Use the Dial() API available in the go.temporal.io/sdk/client package to create a new Client

func YourWorkflowDefinition(ctx workflow.Context) error {
// ...
return nil
}

In Go, by default, the Workflow Type name is the same as the function name.

Parameters

The first parameter of a Go-based Workflow Definition must be of the workflow.Context type, as it is used by the Temporal Go SDK to pass around Workflow Execution context, and virtually all the Go SDK APIs that are callable from the Workflow require it. It is acquired from the go.temporal.io/sdk/workflow package.

import (
"go.temporal.io/sdk/workflow"
)

func YourWorkflowDefinition(ctx workflow.Context, param string) error {
// ...
}

The workflow.Context entity operates similarly to the standard context.Context entity provided by Go. The only difference between workflow.Context and context.Context is that the Done() function, provided by workflow.Context, returns workflow.Channel instead of the standard Go chan.
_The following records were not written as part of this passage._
<file path="config.mk">
export PLATFORM = sky130hd
export DESIGN_NAME = psum_drain
export DESIGN_NICKNAME = d
export VERILOG_FILES = /design/src/rtl/psum_drain.sv
export SDC_FILE = /design/constraint.sdc
export NUM_CORES = 2
export LEC_CHECK = 0
export ABC_AREA = 1
export CAP_MARGIN = 20
export CORE_MARGIN = 3
export CORE_UTILIZATION = 35
export DETAILED_ROUTE_END_ITERATION = 10
export PLACE_DENSITY = 0.55
export SLEW_MARGIN = 10
export SYNTH_ARGS = -nofsm -noshare
export SYNTH_HDL_FRONTEND = slang
export SYNTH_SLANG_ARGS = --single-unit
</file>
<file path="constraint.sdc">
create_clock -name clk -period 5.7 [get_ports clk]
set_clock_uncertainty 0.05 [all_clocks]
set_input_delay 1.71 -clock clk [delete_from_list [all_inputs] [get_ports clk]]
set_output_delay 1.71 -clock clk [all_outputs]
set_load 0.02 [all_outputs]
</file>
The second parameter, string, is a custom parameter that is passed to the Workflow when it is invoked. A Workflow Definition may support multiple custom parameters, or none. These parameters can be regular type variables or safe pointers. However, the best practice is to pass a single parameter that is of a struct type, so there can be some backward compatibility if new parameters are added.

type YourWorkflowParam struct {
WorkflowParamFieldOne string
WorkflowParamFieldTwo int
}

func YourWorkflowDefinition(ctx workflow.Context, param YourWorkflowParam) error {
// ...
}

All Workflow Definition parameters must be serializable, regardless of whether pointers or regular type values are used. Parameters can’t be channels, functions, variadic, or unsafe pointers.

Return values

A Go-based Workflow Definition can return either just an error or a customValue, error combination. Again, the best practice here is to use a struct type to hold all custom values.
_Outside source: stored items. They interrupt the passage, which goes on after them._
<file path="config.mk">
export PLATFORM = sky130hd
export DESIGN_NAME = spike_rate_decoder
export DESIGN_NICKNAME = d
export VERILOG_FILES = /design/src/rtl/snn_pkg.sv /design/src/rtl/spike_argmax.sv /design/src/rtl/spike_rate_decoder.sv
export SDC_FILE = /design/constraint.sdc
export NUM_CORES = 1
export LEC_CHECK = 0
export ABC_CLOCK_PERIOD_IN_PS = 2300
export CORE_MARGIN = 3
export CORE_UTILIZATION = 35
export CTS_BUF_LIST = sky130_fd_sc_hd__clkbuf_2
export CTS_CLUSTER_DIAMETER = 80
export DETAILED_ROUTE_END_ITERATION = 6
export PLACE_DENSITY = 0.61
export SLEW_MARGIN = 40
export SYNTH_ARGS = -nofsm -noshare
export SYNTH_HDL_FRONTEND = slang
export SYNTH_SLANG_ARGS = --single-unit
</file>
<file path="constraint.sdc">
create_clock -name clk -period 2.3 [get_ports clk]
set_input_delay 0.575 -clock clk [delete_from_list [all_inputs] [get_ports clk]]
set_output_delay 0.575 -clock clk [all_outputs]
set_load 0.01 [all_outputs]
</file>
<file path="src/rtl/snn_pkg.sv">
// Shared definitions for the SNN output-layer blocks: default sizes,
// decoder state encoding and a saturating increment helper.
package snn_pkg;

  localparam int SNN_NUM_OUT    = 2;
  localparam int SNN_DEC_WINDOW = 256;
  localparam int SNN_CNT_W      = 8;

  typedef enum logic {
    IDLE  = 1'b0,
    ACCUM = 1'b1
  } dec_state_e;

  // Adds one when inc is set, but never past max_val.
  function automatic logic [31:0] sat_inc(input logic [31:0] val,
                                          input logic        inc,
                                          input logic [31:0] max_val);
    if (inc && (val < max_val)) return val + 32'd1;
    return val;
  endfunction

endpackage

</file>
<file path="src/rtl/spike_argmax.sv">
// Combinational argmax over per-channel spike counts; equal counts resolve
// to the lowest channel index.
module spike_argmax
  import snn_pkg::*;
#(
  parameter int NUM_CH = SNN_NUM_OUT,
  parameter int CNT_W  = SNN_CNT_W
) (
  input  logic [NUM_CH-1:0][CNT_W-1:0]  counts,
  output logic [$clog2(NUM_CH)-1:0]     winner,
  output logic                          tie,
  output logic                          no_spike
);

  localparam int IDX_W = $clog2(NUM_CH);

  logic [CNT_W-1:0] best;
  logic [3:0]       n_eq;

  always_comb begin
    best   = counts[0];
    winner = '0;
    for (int i = 1; i < NUM_CH; i++) begin
      if (counts[i] > best) begin
        best   = counts[i];
        winner = IDX_W'(i);
      end
    end
    // An all-zero vector counts as a tie since every channel matches.
    n_eq = 4'd0;
    for (int i = 0; i < NUM_CH; i++) begin
      if (counts[i] == best) n_eq = n_eq + 4'd1;
    end
    tie      = (n_eq > 4'd1);
    no_spike = (best == '0);
  end

endmodule

</file>
<file path="src/rtl/spike_rate_decoder.sv">
// Windowed spike-rate decoder: counts spikes per channel over WINDOW cycles
// and publishes counts plus the winning class on a valid/ready interface.
module spike_rate_decoder
  import snn_pkg::*;
#(
  parameter int NUM_CH = SNN_NUM_OUT,
  parameter int WINDOW = SNN_DEC_WINDOW,
  parameter int CNT_W  = SNN_CNT_W
) (
  input  logic                       clk,
  input  logic                       rst_n,
  input  logic                       en,
  input  logic                       clear,
  input  logic [NUM_CH-1:0]          spikes_in,
  input  logic                       out_ready,
  output logic                       out_valid,
  output logic [NUM_CH*CNT_W-1:0]    count_out,
  output logic [$clog2(NUM_CH)-1:0]  winner,
  output logic                       tie,
  output logic                       no_spike,
  output logic                       overrun,
  output logic                       busy
);

  localparam int              IDX_W    = $clog2(NUM_CH);
  localparam int              WCW      = $clog2(WINDOW);
  localparam logic [WCW-1:0]  WIN_LAST = WCW'(WINDOW - 1);
  localparam logic [31:0]     CNT_MAX  = 32'((64'd1 << CNT_W) - 64'd1);

  dec_state_e                      state_q, state_d;
  logic [NUM_CH-1:0][CNT_W-1:0]    acc_q, acc_d, acc_inc;
  logic [WCW-1:0]                  win_cnt_q, win_cnt_d;
  logic [NUM_CH-1:0][CNT_W-1:0]    snap_q, snap_d;
  logic                            snap_vld_q, snap_vld_d;
  logic [NUM_CH*CNT_W-1:0]         count_out_q, count_out_d;
  logic [IDX_W-1:0]                winner_q, winner_d;
  logic                            tie_q, tie_d;
  logic                            no_spike_q, no_spike_d;
  logic                            out_valid_q, out_valid_d;
  logic                            overrun_q, overrun_d;

  logic [IDX_W-1:0]                am_winner;
  logic                            am_tie;
  logic                            am_no_spike;

  spike_argmax #(
    .NUM_CH (NUM_CH),
    .CNT_W  (CNT_W)
  ) u_argmax (
    .counts   (snap_q),
    .winner   (am_winner),
    .tie      (am_tie),
    .no_spike (am_no_spike)
  );

  always_comb begin
    for (int i = 0; i < NUM_CH; i++) begin
      acc_inc[i] = CNT_W'(sat_inc(32'(acc_q[i]), spikes_in[i], CNT_MAX));
    end

    state_d     = state_q;
    acc_d       = acc_q;
    win_cnt_d   = win_cnt_q;
    snap_d      = snap_q;
    snap_vld_d  = 1'b0;
    count_out_d = count_out_q;
    winner_d    = winner_q;
    tie_d       = tie_q;
    no_spike_d  = no_spike_q;
    out_valid_d = out_valid_q;
    overrun_d   = overrun_q;

    if (clear) begin
      state_d     = IDLE;
      acc_d       = '0;
      win_cnt_d   = '0;
      snap_d      = '0;
      count_out_d = '0;
      winner_d    = '0;
      tie_d       = 1'b0;
      no_spike_d  = 1'b0;
      out_valid_d = 1'b0;
      overrun_d   = 1'b0;
    end else begin
      case (state_q)
        IDLE: begin
          if (en) state_d = ACCUM;
        end
        ACCUM: begin
          if (!en) begin
            state_d   = IDLE;
            acc_d     = '0;
            win_cnt_d = '0;
          end else if (win_cnt_q == WIN_LAST) begin
            snap_d     = acc_inc;
            snap_vld_d = 1'b1;
            acc_d      = '0;
            win_cnt_d  = '0;
          end else begin
            acc_d     = acc_inc;
            win_cnt_d = win_cnt_q + 1'b1;
          end
        end
        default: state_d = IDLE;
      endcase

      // A fresh snapshot replaces the held result even under backpressure.
      if (snap_vld_q) begin
        count_out_d = snap_q;
        winner_d    = am_winner;
        tie_d       = am_tie;
        no_spike_d  = am_no_spike;
        out_valid_d = 1'b1;
        if (out_valid_q && !out_ready) overrun_d = 1'b1;
      end else if (out_valid_q && out_ready) begin
        out_valid_d = 1'b0;
      end
    end
  end

  always_ff @(posedge clk) begin
    if (!rst_n) begin
      state_q     <= IDLE;
      acc_q       <= '0;
      win_cnt_q   <= '0;
      snap_q      <= '0;
      snap_vld_q  <= 1'b0;
      count_out_q <= '0;
      winner_q    <= '0;
      tie_q       <= 1'b0;
      no_spike_q  <= 1'b0;
      out_valid_q <= 1'b0;
      overrun_q   <= 1'b0;
    end else begin
      state_q     <= state_d;
      acc_q       <= acc_d;
      win_cnt_q   <= win_cnt_d;
      snap_q      <= snap_d;
      snap_vld_q  <= snap_vld_d;
      count_out_q <= count_out_d;
      winner_q    <= winner_d;
      tie_q       <= tie_d;
      no_spike_q  <= no_spike_d;
      out_valid_q <= out_valid_d;
      overrun_q   <= overrun_d;
    end
  end

  assign out_valid = out_valid_q;
  assign count_out = count_out_q;
  assign winner    = winner_q;
  assign tie       = tie_q;
  assign no_spike  = no_spike_q;
  assign overrun   = overrun_q;
  assign busy      = (state_q == ACCUM);

endmodule
</file>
type YourWorkflowResponse struct{
WorkflowResultFieldOne string
WorkflowResultFieldTwo int
}

func YourWorkflowDefinition(ctx workflow.Context, param YourWorkflowParam) (YourWorkflowResponse, error) {
// ...
if err != nil {
return "", err
}
responseVar := YourWorkflowResponse {
FieldOne: "super",
FieldTwo: 1,
}
return responseVar, nil
}

A Workflow Definition written in Go can return both a custom value and an error. However, it's not possible to receive both a custom value and an error in the calling process, as is normal in Go. The caller will receive either one or the other. Returning a non-nil error from a Workflow indicates that an error was encountered during its execution and the Workflow Execution should be terminated, and any custom return values will be ignored by the system.

Logic requirements

In Go, Workflow Definition code cannot directly do the following:

  • Iterate over maps using range, because with range the order of the map's iteration is randomized. Instead you can collect the keys of the map, sort them, and then iterate over the sorted keys to access the map. This technique provides deterministic results. You can also use a Side Effect or an Activity to process the map instead.
  • Call an external API, conduct a file I/O operation, talk to another service, etc. (Use an Activity for these.)

The Temporal Go SDK has APIs to handle equivalent Go constructs:

  • workflow.Now() This is a replacement for time.Now().
  • workflow.Sleep() This is a replacement for time.Sleep().
  • workflow.GetLogger() This ensures that the provided logger does not duplicate logs during a replay.
  • workflow.Go() This is a replacement for the go statement.
  • workflow.Channel This is a replacement for the native chan type. Temporal provides support for both buffered and unbuffered channels.